Collected data entries:
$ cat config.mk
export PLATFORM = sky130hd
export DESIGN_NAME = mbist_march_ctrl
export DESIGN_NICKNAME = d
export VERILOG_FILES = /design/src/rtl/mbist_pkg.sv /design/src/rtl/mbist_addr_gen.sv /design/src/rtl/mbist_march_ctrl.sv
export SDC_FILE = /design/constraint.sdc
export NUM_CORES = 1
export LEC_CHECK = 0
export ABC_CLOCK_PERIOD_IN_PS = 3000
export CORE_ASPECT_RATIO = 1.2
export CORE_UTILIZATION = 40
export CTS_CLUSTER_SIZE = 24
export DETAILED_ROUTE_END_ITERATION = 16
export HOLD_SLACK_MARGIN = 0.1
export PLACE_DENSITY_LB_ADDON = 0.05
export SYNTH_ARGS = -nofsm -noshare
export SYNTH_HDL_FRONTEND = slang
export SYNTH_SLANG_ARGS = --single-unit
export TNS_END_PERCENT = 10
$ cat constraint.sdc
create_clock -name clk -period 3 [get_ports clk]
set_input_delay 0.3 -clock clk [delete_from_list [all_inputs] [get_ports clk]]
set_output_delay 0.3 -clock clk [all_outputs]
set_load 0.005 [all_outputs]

* * *

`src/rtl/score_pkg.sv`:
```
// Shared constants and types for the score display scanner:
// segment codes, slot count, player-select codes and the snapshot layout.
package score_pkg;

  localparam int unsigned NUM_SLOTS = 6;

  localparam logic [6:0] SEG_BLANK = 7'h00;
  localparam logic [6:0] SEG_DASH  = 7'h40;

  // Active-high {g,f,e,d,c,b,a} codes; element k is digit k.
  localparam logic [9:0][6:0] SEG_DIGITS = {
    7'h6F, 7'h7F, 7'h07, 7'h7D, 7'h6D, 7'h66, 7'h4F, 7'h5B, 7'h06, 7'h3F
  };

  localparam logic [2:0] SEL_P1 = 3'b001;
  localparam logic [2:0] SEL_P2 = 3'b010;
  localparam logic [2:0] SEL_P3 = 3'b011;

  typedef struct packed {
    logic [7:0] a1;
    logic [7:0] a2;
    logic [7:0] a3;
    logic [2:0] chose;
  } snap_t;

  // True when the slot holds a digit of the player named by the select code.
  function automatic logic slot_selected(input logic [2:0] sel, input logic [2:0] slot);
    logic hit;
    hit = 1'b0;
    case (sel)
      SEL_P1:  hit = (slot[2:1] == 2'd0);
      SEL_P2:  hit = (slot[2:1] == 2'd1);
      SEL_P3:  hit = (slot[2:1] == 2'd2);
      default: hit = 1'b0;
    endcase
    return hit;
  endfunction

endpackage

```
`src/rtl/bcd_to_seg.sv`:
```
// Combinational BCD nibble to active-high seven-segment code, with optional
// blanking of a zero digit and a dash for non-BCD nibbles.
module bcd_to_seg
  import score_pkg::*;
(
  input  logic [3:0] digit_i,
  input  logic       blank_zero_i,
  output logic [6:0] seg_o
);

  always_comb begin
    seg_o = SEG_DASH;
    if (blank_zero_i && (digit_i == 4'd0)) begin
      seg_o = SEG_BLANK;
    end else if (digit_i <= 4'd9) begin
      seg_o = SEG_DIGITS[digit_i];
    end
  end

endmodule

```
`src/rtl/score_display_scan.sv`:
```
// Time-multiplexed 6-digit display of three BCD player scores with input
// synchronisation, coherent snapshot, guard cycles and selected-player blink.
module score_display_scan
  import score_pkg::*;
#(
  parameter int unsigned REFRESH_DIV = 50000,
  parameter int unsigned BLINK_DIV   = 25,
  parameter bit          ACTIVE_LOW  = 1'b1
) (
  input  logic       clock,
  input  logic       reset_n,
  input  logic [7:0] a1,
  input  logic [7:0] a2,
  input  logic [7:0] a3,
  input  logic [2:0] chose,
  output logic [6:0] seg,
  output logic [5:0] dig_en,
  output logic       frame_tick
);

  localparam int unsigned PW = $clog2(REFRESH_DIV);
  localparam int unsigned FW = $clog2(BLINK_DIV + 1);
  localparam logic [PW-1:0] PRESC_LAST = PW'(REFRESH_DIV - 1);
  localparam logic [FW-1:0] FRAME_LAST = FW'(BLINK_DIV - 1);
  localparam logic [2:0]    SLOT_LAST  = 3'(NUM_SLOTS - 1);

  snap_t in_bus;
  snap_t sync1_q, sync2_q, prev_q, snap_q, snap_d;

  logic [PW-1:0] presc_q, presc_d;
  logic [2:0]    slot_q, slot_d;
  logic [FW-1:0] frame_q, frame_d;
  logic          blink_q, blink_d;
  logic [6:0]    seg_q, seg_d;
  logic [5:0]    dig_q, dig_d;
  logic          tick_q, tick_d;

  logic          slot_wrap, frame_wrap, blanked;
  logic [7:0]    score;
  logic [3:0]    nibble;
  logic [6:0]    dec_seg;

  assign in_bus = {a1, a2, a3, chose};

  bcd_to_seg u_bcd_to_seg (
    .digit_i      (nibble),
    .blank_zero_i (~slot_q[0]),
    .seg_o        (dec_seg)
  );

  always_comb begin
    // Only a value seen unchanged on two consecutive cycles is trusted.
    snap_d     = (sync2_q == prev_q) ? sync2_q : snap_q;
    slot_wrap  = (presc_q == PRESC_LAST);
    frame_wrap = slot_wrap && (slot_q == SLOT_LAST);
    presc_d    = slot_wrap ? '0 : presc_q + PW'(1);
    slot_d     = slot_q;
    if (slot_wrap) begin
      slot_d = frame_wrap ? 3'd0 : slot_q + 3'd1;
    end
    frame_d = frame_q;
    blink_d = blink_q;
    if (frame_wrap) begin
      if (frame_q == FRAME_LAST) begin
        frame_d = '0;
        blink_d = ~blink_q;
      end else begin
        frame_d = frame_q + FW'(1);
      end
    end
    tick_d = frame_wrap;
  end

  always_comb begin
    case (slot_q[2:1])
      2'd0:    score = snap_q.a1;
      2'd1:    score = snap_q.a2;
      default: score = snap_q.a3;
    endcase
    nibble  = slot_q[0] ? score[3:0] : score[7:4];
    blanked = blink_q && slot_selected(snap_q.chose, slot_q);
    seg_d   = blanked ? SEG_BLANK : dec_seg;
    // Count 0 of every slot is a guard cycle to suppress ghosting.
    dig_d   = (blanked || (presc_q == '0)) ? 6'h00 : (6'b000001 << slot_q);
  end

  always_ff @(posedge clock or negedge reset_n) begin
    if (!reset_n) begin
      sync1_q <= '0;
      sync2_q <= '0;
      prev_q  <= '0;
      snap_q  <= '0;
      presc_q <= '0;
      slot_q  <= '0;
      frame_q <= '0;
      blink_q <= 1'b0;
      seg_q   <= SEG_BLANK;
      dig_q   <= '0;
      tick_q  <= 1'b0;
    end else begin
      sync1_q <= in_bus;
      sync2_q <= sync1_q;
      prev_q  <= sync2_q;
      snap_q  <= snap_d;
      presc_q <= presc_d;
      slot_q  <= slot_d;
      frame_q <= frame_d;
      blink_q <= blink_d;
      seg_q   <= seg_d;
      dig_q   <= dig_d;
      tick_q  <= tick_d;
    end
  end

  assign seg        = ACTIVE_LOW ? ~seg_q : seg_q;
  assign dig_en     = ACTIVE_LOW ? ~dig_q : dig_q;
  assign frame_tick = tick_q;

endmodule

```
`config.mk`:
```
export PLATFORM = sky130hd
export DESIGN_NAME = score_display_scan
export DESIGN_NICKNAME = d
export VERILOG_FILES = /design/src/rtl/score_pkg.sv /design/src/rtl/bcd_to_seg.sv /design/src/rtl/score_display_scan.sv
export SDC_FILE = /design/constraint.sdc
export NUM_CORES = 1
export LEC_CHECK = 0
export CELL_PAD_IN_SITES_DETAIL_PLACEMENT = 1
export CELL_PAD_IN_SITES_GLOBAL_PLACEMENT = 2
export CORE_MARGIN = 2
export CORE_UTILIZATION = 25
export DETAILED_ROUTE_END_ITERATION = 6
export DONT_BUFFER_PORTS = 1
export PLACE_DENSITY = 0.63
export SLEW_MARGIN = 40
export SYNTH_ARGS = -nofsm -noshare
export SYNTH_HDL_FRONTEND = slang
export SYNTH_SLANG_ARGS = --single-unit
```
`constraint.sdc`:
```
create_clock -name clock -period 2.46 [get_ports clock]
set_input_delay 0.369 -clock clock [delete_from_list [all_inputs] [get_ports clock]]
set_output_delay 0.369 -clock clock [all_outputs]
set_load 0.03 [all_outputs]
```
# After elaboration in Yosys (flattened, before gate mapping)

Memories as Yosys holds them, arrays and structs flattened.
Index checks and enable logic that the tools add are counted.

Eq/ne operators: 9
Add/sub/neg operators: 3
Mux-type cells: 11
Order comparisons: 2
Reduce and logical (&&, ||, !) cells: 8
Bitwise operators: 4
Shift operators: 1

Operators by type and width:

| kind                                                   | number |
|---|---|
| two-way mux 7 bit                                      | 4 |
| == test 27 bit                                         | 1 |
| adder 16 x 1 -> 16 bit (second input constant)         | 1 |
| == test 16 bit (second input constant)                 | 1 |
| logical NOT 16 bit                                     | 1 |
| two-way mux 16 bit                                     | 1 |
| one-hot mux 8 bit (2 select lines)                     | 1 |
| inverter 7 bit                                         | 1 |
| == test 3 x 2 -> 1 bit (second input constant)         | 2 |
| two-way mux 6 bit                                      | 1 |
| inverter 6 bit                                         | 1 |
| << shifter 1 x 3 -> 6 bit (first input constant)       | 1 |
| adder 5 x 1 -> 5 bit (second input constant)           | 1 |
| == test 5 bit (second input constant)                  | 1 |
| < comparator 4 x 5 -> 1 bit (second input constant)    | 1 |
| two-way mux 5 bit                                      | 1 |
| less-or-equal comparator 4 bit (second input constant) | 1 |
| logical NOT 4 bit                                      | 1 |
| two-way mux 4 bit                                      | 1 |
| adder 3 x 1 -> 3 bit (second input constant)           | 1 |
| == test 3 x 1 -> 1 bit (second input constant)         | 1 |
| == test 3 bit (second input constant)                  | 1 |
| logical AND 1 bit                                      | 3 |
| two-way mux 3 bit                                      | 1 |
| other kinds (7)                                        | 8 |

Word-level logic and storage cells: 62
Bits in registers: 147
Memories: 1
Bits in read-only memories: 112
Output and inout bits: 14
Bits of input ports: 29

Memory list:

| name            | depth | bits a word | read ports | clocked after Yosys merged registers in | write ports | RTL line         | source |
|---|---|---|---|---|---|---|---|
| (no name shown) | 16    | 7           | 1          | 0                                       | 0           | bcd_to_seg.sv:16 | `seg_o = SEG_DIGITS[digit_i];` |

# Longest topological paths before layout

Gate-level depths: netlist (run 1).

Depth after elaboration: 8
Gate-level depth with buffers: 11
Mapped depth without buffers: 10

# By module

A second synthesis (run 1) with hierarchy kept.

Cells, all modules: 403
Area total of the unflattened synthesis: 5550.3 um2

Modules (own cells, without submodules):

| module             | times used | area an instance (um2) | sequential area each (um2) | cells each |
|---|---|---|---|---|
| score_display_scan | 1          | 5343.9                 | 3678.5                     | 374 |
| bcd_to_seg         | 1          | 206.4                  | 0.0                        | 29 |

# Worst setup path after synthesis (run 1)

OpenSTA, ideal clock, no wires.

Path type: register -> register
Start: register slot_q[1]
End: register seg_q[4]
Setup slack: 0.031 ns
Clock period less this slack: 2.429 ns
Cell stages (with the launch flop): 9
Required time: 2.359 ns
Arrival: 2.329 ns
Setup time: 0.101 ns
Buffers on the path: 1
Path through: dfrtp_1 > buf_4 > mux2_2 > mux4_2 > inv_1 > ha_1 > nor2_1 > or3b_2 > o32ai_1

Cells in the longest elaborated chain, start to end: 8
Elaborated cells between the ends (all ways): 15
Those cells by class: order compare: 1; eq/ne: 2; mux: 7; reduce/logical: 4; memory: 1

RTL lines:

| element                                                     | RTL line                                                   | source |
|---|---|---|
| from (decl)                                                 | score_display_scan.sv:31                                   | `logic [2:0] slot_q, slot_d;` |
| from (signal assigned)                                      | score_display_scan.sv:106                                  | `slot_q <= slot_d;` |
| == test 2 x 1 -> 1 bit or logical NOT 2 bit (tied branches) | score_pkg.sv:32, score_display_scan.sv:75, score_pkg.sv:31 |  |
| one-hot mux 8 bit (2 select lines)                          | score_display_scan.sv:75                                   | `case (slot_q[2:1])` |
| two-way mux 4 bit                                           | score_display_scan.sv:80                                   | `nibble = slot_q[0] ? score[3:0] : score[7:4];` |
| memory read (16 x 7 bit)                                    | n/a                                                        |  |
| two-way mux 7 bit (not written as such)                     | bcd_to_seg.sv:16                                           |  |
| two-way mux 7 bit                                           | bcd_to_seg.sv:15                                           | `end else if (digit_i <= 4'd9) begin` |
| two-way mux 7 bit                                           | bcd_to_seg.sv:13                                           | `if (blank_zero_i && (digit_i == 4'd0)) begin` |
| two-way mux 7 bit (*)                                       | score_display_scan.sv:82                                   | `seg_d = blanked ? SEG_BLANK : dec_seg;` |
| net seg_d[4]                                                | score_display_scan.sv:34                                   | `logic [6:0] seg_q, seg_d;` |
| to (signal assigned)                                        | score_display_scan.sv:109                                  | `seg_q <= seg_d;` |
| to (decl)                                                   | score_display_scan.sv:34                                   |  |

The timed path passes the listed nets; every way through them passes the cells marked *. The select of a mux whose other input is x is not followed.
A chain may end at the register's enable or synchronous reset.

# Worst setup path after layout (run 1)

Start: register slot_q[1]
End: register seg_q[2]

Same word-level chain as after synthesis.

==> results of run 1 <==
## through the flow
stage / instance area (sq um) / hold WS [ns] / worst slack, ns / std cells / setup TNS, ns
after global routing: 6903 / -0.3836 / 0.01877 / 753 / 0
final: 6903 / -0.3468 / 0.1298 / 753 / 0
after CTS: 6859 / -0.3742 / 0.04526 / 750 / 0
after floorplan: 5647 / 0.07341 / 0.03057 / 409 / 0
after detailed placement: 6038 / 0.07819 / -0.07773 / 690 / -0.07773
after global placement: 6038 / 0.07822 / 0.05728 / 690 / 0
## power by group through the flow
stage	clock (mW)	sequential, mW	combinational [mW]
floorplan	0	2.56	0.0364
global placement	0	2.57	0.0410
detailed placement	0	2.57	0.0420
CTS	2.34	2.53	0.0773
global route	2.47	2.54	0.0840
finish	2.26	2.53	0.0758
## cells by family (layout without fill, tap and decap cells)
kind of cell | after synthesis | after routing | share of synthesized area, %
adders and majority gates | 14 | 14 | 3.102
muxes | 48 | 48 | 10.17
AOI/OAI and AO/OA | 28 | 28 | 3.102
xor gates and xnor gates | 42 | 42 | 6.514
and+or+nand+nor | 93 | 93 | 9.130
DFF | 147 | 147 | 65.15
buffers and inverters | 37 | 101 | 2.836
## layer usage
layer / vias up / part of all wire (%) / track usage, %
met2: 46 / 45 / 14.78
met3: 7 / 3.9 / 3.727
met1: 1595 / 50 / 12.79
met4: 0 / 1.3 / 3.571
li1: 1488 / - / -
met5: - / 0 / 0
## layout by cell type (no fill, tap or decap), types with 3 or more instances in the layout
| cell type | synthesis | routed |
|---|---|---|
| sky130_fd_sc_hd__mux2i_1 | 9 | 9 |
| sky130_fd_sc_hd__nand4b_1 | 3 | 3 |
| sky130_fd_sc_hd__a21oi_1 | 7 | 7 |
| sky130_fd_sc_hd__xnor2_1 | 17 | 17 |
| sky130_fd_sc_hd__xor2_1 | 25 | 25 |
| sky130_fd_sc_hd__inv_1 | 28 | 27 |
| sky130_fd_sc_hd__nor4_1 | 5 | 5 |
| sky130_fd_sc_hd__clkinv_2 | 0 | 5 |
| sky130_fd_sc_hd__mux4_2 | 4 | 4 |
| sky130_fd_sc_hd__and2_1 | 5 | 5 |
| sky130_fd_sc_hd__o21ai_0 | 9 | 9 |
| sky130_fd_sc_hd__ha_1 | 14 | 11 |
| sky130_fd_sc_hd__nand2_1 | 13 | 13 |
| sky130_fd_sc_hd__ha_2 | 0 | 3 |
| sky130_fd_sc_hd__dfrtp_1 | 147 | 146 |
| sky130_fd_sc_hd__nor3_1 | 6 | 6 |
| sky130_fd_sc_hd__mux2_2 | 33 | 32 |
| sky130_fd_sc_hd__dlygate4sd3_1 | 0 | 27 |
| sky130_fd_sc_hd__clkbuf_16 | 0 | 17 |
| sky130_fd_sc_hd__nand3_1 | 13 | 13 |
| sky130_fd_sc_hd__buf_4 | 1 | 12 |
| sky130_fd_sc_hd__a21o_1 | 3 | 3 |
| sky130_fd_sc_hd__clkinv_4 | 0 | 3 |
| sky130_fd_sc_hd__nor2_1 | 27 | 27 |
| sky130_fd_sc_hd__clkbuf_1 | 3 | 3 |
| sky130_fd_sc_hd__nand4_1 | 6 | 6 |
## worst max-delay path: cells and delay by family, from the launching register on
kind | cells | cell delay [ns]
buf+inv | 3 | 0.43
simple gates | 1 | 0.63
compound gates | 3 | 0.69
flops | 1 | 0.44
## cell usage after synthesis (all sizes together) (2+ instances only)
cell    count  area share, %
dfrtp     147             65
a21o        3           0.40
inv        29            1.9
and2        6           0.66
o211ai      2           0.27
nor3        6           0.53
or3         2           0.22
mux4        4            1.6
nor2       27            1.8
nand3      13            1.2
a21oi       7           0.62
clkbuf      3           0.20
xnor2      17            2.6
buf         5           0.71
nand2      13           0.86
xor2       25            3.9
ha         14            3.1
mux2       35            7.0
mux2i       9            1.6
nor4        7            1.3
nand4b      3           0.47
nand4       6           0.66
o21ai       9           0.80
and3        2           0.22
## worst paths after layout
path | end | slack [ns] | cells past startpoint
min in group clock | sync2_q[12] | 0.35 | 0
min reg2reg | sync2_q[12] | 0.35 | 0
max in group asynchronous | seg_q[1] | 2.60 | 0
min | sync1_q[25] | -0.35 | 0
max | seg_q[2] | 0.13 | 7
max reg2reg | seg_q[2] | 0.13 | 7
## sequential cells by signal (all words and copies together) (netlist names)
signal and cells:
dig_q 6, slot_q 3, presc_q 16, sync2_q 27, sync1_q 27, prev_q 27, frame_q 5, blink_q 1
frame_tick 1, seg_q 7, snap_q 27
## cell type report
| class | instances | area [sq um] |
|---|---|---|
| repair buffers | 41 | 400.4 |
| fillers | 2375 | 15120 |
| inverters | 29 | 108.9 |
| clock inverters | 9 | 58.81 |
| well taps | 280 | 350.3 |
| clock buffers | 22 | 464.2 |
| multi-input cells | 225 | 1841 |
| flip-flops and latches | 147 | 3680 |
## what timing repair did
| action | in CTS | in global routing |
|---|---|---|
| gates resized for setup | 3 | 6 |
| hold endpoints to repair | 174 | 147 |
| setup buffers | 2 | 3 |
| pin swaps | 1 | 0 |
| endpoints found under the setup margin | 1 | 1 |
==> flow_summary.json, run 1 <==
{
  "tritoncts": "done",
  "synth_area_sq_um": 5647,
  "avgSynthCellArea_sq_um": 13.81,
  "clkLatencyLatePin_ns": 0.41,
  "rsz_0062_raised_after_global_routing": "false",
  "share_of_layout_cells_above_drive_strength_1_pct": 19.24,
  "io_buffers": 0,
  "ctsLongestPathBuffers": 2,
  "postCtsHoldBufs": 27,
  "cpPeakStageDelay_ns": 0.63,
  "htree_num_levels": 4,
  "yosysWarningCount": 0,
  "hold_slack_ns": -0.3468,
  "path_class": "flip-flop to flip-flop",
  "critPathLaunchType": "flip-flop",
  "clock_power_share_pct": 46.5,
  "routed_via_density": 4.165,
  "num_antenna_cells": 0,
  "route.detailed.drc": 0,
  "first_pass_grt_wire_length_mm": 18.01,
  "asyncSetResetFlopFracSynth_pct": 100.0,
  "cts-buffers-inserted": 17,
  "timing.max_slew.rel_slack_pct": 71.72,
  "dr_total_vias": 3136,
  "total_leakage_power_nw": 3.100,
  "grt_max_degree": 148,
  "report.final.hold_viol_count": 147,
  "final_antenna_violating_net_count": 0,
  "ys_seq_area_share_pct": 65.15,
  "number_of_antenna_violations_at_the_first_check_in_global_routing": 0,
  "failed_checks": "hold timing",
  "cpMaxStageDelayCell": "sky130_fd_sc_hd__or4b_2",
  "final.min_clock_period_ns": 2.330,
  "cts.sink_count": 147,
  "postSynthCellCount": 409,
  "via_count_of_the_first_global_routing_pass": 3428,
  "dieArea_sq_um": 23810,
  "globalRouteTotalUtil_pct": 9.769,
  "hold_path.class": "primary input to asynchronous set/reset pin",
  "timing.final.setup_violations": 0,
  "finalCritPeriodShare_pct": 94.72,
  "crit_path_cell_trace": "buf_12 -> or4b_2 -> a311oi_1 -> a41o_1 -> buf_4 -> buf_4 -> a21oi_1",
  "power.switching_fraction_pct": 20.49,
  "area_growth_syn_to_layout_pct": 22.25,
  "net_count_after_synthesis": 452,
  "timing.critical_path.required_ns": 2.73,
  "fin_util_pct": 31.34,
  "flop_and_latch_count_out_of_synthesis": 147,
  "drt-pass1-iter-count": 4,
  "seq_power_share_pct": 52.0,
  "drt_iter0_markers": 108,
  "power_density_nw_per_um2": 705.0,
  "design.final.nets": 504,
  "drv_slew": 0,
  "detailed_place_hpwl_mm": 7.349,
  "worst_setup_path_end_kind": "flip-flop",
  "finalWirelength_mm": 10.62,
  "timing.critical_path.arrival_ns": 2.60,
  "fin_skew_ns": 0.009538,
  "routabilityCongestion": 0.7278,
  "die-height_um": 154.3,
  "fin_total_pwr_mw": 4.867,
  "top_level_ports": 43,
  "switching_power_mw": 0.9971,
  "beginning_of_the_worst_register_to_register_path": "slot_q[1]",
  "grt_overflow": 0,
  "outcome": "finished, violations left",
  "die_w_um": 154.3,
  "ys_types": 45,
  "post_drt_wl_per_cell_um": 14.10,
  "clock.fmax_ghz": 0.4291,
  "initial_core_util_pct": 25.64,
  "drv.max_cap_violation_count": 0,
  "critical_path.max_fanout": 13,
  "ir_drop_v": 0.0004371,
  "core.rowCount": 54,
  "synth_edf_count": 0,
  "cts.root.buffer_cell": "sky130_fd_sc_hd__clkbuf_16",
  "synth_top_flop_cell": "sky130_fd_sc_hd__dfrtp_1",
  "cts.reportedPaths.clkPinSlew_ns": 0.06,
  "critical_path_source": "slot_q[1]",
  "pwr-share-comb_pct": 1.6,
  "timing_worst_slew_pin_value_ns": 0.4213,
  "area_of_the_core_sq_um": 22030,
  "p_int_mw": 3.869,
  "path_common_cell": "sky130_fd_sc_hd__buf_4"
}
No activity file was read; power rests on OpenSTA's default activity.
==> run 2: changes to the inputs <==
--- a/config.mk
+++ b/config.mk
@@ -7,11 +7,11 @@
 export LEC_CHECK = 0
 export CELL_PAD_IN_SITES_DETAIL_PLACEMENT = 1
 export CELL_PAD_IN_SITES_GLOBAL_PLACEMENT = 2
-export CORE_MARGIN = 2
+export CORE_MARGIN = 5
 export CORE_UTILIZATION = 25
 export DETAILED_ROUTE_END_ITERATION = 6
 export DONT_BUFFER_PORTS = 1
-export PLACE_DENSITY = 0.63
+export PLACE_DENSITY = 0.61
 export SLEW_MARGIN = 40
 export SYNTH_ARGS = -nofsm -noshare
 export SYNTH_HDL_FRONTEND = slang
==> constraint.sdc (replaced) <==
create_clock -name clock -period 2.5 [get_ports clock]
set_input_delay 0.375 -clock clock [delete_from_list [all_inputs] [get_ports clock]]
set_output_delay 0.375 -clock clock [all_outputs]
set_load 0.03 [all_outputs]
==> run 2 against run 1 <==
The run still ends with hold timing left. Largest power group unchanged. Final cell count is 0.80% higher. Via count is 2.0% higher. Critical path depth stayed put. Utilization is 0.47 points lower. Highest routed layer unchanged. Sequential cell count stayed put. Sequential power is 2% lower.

WORK ORDER:
Take every line from the data that includes the word "guard".

SOLVED EXERCISE:
// synchronisation, coherent snapshot, guard cycles and selected-player blink.
    // Count 0 of every slot is a guard cycle to suppress ghosting.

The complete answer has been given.